Data for analysis -
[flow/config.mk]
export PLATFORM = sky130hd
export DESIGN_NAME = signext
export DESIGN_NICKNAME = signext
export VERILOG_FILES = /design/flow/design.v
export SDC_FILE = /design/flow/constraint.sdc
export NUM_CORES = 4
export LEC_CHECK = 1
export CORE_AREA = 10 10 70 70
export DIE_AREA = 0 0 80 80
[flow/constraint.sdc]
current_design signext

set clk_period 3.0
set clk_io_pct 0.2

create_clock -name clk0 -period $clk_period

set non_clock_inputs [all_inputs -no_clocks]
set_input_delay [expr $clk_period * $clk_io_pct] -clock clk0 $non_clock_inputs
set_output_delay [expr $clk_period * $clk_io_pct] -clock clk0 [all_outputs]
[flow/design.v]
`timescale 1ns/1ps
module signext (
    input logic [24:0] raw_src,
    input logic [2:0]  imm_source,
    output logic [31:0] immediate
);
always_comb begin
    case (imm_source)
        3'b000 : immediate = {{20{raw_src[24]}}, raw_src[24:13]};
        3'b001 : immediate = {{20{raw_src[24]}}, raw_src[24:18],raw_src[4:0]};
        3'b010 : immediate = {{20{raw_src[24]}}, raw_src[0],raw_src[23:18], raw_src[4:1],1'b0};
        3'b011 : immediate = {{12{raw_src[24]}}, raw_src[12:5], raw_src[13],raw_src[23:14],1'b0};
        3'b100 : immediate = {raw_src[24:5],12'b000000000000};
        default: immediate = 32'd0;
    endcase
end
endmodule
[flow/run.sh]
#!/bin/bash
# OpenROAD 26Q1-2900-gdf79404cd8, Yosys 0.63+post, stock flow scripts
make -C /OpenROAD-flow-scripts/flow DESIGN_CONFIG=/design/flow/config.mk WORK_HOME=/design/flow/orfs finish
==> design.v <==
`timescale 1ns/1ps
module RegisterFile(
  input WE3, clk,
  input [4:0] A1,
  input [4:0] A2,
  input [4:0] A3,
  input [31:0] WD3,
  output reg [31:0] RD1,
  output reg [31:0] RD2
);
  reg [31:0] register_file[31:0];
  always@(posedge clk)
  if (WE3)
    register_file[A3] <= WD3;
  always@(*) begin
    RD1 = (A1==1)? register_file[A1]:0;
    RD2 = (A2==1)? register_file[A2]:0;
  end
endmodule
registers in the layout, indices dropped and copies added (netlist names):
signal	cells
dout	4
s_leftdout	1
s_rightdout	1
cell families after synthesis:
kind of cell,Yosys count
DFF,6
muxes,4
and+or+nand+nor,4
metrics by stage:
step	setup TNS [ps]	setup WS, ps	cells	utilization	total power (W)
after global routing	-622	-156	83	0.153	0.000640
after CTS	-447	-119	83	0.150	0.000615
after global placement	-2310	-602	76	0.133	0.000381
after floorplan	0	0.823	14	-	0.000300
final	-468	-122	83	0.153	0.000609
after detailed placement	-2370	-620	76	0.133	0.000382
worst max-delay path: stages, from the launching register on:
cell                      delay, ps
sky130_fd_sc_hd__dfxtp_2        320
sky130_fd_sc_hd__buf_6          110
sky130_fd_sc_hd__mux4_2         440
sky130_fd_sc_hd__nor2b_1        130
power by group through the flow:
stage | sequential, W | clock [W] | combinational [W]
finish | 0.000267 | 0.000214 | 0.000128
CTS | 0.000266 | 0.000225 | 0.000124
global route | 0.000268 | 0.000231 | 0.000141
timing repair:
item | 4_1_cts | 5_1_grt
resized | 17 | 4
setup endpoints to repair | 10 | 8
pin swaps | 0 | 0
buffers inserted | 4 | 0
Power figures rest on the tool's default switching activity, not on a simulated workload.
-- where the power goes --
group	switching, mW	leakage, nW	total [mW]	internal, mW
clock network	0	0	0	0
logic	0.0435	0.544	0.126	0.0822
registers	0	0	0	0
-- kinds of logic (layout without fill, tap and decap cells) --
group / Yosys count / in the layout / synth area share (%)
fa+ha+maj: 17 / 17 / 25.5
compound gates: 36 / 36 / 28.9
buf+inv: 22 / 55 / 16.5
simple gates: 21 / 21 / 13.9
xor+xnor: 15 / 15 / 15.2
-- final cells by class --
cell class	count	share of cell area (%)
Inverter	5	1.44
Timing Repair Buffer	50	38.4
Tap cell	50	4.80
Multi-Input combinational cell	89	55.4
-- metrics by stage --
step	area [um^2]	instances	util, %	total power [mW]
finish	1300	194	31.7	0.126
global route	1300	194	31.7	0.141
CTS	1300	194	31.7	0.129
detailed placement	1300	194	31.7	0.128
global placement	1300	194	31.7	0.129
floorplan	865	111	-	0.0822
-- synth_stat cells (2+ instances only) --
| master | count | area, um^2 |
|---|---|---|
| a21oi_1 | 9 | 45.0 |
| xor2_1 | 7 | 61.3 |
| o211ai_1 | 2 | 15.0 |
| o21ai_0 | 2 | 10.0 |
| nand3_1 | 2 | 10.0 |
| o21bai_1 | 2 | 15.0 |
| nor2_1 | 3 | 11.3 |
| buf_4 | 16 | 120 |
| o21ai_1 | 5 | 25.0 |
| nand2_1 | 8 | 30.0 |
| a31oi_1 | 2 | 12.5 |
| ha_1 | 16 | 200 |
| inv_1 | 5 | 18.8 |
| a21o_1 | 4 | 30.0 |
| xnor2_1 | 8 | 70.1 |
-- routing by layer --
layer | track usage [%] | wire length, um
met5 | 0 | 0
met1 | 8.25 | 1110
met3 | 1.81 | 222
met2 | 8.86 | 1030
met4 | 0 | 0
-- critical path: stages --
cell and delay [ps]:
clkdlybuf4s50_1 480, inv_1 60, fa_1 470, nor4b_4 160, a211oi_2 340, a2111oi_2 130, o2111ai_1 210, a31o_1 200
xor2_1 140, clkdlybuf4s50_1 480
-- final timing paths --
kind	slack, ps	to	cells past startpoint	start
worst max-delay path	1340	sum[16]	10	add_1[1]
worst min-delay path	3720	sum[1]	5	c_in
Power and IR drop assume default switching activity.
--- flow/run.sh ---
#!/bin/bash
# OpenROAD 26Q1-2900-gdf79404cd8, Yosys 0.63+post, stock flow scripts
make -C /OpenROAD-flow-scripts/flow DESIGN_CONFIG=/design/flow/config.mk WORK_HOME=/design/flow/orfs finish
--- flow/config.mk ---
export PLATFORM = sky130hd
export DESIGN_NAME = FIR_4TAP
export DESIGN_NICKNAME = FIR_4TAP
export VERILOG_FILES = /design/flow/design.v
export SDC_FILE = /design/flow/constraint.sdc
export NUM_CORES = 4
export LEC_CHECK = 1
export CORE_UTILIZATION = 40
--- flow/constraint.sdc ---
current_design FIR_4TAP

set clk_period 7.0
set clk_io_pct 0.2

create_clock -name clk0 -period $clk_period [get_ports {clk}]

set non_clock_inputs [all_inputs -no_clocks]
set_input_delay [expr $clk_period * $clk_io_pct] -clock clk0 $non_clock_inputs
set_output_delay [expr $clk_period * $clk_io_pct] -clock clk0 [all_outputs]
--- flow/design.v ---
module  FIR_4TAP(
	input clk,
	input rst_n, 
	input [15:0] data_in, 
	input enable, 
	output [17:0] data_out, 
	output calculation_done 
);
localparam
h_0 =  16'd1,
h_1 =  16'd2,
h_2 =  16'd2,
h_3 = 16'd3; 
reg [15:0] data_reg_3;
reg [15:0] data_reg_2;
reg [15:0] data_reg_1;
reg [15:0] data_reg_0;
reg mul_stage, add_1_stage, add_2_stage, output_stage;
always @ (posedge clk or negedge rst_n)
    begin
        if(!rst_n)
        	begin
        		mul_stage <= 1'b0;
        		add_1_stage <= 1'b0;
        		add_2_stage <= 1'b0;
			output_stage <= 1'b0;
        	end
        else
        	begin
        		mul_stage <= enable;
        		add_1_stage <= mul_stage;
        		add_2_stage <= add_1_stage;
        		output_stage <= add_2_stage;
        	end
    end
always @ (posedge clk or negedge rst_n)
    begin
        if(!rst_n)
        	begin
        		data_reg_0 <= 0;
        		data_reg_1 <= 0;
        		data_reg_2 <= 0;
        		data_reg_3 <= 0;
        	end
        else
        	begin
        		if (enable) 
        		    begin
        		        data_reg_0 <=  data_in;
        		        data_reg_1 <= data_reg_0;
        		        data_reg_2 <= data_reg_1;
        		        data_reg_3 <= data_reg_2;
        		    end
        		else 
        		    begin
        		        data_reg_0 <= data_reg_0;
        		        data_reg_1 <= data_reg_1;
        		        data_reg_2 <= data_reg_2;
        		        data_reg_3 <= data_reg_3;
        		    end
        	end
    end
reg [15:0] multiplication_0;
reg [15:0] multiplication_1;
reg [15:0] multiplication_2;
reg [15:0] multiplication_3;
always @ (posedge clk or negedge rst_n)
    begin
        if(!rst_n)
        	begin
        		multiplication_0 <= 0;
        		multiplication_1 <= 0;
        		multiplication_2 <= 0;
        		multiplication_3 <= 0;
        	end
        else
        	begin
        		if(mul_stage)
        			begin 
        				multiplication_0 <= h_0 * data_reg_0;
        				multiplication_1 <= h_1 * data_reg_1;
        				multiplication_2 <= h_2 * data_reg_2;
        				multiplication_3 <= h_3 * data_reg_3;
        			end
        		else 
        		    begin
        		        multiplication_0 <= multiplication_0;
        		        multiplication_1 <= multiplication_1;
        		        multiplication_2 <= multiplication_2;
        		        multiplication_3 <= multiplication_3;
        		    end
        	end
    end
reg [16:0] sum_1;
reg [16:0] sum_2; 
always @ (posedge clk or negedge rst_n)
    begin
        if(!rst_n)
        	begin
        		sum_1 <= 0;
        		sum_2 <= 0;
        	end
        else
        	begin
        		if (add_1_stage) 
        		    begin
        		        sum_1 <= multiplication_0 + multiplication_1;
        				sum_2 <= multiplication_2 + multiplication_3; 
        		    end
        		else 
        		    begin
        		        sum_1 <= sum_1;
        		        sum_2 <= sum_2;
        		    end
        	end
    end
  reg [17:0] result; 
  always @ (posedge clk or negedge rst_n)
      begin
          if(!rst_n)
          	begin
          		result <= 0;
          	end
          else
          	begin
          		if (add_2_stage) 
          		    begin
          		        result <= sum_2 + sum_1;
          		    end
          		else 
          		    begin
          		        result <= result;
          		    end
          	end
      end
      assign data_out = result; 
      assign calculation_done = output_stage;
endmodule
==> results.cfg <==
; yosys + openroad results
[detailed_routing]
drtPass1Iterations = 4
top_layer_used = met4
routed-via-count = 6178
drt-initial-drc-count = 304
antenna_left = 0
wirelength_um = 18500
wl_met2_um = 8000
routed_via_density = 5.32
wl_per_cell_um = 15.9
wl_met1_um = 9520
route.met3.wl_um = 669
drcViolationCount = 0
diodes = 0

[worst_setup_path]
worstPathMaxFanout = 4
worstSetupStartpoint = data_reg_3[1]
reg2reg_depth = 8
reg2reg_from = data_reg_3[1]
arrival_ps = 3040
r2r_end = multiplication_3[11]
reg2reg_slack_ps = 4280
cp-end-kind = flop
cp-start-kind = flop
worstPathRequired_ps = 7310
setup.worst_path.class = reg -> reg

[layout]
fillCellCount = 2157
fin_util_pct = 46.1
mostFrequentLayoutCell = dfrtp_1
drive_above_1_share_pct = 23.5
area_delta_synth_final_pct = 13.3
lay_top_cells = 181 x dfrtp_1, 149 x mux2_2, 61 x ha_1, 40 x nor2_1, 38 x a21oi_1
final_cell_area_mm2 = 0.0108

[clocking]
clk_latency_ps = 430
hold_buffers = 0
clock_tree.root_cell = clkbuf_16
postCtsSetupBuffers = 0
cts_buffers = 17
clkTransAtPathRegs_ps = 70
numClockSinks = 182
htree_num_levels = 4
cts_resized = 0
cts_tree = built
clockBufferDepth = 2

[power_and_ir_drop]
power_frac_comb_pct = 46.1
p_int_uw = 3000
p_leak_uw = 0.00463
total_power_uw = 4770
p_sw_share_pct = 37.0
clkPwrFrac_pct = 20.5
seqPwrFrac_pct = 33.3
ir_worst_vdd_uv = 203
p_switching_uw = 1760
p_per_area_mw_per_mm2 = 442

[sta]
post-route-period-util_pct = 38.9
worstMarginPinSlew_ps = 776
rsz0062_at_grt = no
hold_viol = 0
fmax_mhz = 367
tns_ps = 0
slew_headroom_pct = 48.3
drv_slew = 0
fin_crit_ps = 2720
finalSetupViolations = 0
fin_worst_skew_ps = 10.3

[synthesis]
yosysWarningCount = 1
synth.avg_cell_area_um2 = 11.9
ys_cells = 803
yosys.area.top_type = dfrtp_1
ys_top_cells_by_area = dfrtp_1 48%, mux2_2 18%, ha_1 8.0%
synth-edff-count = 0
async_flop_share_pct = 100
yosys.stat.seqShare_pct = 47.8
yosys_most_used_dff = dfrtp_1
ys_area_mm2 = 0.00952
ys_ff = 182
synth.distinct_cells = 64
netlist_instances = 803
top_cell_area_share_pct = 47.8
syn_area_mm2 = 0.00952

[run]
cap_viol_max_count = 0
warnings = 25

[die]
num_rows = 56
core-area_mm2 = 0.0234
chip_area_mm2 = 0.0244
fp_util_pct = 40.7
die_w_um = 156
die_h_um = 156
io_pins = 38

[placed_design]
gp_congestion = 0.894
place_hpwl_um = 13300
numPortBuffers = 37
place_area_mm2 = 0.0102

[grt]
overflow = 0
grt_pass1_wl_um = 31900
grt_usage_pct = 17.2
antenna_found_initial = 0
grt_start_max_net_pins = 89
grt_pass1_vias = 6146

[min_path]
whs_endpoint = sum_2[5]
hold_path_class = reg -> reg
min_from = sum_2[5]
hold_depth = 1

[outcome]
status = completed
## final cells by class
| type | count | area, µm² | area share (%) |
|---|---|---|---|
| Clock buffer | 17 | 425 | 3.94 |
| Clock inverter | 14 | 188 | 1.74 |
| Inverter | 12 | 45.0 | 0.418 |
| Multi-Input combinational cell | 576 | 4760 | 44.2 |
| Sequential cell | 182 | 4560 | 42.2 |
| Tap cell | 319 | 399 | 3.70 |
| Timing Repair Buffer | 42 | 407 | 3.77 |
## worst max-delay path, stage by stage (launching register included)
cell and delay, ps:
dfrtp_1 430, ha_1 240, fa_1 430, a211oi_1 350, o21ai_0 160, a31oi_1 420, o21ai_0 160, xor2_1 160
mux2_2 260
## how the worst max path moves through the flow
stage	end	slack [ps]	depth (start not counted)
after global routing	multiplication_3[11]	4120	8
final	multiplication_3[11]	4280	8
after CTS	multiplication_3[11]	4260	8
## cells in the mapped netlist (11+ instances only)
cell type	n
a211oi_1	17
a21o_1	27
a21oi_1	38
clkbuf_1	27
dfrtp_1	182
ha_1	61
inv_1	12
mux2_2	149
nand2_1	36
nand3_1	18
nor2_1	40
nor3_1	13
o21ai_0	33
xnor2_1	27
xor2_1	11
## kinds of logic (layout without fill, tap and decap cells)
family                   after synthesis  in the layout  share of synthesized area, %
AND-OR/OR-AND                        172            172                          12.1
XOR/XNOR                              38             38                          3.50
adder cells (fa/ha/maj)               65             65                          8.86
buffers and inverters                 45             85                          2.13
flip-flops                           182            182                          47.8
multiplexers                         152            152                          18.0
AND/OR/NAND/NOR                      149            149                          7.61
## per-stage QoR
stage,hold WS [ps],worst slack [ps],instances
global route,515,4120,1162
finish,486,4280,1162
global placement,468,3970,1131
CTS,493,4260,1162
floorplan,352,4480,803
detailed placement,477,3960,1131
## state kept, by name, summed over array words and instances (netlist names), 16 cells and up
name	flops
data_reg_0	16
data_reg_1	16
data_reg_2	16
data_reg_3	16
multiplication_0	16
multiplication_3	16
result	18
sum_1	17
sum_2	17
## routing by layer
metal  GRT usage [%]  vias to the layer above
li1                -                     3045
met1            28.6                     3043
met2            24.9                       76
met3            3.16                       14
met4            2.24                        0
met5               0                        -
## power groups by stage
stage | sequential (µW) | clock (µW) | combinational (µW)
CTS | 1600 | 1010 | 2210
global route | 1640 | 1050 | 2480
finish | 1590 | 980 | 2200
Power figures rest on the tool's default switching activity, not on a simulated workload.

What the exercise asks - Match on "gates" and copy out every line of the entries that contains it.

Result -
compound gates: 36 / 36 / 28.9
simple gates: 21 / 21 / 13.9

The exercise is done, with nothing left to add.